廉价评估自回归Transformer API的推理效率指标
Cheaply Evaluating Inference Efficiency Metrics for Autoregressive Transformer APIs
May 3, 2023
作者: Deepak Narayanan, Keshav Santhanam, Peter Henderson, Rishi Bommasani, Tony Lee, Percy Liang
cs.AI
摘要
大型语言模型(LLMs)驱动着自然语言处理中许多最先进的系统。然而,这些模型在推断时非常耗费计算资源,自然引发了一个问题:在部署更大模型的额外成本何时值得预期的能力提升?更好地理解这种权衡基本上可以从推断效率度量中获益,这种度量既易于跨不同提供者的模型进行比较,又代表了在独立性能环境中运行查询的真实成本。不幸的是,如今对LLMs的访问主要限于黑盒文本生成API和通过该接口测量的原始运行时间,并不能满足这些要求:模型提供者可以应用与模型正交的各种软件和硬件优化,而在共享基础设施上提供的模型容易受到性能争用的影响。为了规避这些问题,我们提出了一种用于比较模型推断效率的新度量标准。该度量标准使模型处于相同的地位,就好像它们是(i)在统一的硬件和软件上提供的,以及(ii)没有性能争用。我们将这个度量标准称为理想化运行时间,并提出了一种有效估算自回归Transformer模型的方法。我们还提出了考虑成本的变体,这些变体包括为提供模型所需的加速器数量。利用这些度量标准,我们比较了十个最先进的LLMs,以提供关于推断效率和能力权衡的首次分析;我们从这一分析中得出了几点观察,包括某些API的卓越推断运行时性能往往是API内部优化的副产品,而不是基础模型。我们的方法还有助于有效比较不同的软件和硬件堆栈。
English
Large language models (LLMs) power many state-of-the-art systems in natural
language processing. However, these models are extremely computationally
expensive, even at inference time, raising the natural question: when is the
extra cost of deploying a larger model worth the anticipated boost in
capabilities? Better understanding this tradeoff fundamentally could benefit
from an inference efficiency metric that is both (i) easily comparable across
models from different providers, and (ii) representative of the true cost of
running queries in an isolated performance environment. Unfortunately, access
to LLMs today is largely restricted to black-box text generation APIs and raw
runtimes measured through this interface do not satisfy these desiderata: model
providers can apply various software and hardware optimizations orthogonal to
the model, and models served on shared infrastructure are susceptible to
performance contention. To circumvent these problems, we propose a new metric
for comparing inference efficiency across models. This metric puts models on
equal footing as though they were served (i) on uniform hardware and software,
and (ii) without performance contention. We call this metric the
idealized runtime, and we propose a methodology to efficiently estimate
this metric for autoregressive Transformer models. We also propose cost-aware
variants that incorporate the number of accelerators needed to serve the model.

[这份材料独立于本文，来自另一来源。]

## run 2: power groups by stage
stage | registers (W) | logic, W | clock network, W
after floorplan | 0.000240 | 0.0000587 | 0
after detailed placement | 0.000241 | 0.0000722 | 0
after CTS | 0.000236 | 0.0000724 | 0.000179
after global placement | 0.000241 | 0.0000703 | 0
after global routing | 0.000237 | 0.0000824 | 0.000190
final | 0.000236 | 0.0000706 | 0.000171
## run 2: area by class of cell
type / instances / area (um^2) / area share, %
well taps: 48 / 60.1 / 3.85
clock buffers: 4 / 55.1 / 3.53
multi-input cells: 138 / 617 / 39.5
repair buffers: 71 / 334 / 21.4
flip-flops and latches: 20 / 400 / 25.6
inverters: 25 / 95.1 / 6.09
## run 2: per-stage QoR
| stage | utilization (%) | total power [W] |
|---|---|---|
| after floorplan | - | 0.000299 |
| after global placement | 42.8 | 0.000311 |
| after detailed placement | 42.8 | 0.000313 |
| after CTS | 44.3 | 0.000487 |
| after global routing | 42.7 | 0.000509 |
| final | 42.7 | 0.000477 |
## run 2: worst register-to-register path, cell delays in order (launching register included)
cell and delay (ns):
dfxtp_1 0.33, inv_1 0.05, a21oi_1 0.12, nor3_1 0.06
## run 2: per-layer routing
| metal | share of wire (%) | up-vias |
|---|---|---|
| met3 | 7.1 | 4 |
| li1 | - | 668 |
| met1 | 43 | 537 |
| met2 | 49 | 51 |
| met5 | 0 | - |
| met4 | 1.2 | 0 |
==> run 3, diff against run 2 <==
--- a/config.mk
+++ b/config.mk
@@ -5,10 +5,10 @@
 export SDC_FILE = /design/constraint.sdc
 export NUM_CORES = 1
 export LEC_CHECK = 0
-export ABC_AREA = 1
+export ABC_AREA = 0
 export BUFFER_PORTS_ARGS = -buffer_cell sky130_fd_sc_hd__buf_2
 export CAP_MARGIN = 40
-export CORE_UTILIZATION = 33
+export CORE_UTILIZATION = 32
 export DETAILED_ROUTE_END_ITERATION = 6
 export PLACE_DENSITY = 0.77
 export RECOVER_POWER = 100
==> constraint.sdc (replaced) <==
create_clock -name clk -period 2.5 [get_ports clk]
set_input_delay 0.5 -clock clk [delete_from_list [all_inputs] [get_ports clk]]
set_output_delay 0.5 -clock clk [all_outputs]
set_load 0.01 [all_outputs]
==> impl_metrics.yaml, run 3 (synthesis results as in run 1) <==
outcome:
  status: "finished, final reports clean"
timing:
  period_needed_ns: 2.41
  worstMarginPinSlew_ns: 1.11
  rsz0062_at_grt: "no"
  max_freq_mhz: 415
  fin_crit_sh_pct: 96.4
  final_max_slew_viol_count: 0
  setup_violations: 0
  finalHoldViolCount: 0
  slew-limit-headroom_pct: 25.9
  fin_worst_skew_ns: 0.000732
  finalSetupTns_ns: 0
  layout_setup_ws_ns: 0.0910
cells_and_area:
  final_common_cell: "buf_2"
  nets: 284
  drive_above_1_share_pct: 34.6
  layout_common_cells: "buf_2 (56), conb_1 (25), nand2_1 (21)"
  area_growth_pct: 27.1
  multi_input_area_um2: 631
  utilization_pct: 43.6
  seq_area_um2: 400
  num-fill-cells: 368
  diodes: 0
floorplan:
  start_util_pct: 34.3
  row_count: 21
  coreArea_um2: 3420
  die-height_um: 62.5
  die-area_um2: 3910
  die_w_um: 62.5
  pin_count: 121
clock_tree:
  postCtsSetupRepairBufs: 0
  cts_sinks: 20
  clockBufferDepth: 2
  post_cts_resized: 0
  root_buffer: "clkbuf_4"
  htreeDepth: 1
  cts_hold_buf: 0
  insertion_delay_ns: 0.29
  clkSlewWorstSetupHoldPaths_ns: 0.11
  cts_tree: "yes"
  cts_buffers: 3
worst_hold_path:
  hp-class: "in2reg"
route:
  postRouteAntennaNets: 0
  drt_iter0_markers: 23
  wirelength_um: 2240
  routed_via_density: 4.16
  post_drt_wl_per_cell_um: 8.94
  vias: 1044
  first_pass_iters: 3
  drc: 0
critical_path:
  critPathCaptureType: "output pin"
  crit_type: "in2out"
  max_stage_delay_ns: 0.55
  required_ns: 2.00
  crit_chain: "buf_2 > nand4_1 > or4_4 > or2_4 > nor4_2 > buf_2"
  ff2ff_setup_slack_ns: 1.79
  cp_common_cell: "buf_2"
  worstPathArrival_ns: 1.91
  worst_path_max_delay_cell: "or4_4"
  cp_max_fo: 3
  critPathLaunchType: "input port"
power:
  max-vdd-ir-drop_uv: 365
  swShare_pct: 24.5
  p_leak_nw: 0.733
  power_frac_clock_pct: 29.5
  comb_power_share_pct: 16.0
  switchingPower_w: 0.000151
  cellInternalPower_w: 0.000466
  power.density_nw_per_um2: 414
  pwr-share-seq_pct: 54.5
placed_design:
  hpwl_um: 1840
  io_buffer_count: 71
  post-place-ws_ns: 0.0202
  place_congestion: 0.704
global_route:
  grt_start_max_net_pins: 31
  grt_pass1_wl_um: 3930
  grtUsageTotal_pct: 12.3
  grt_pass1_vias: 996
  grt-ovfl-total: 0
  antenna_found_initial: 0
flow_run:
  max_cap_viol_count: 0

Using these metrics, we compare ten state-of-the-art LLMs to provide the first
analysis of inference efficiency-capability tradeoffs; we make several
observations from this analysis, including the fact that the superior inference
runtime performance of certain APIs is often a byproduct of optimizations
within the API rather than the underlying model. Our methodology also
facilitates the efficient comparison of different software and hardware stacks.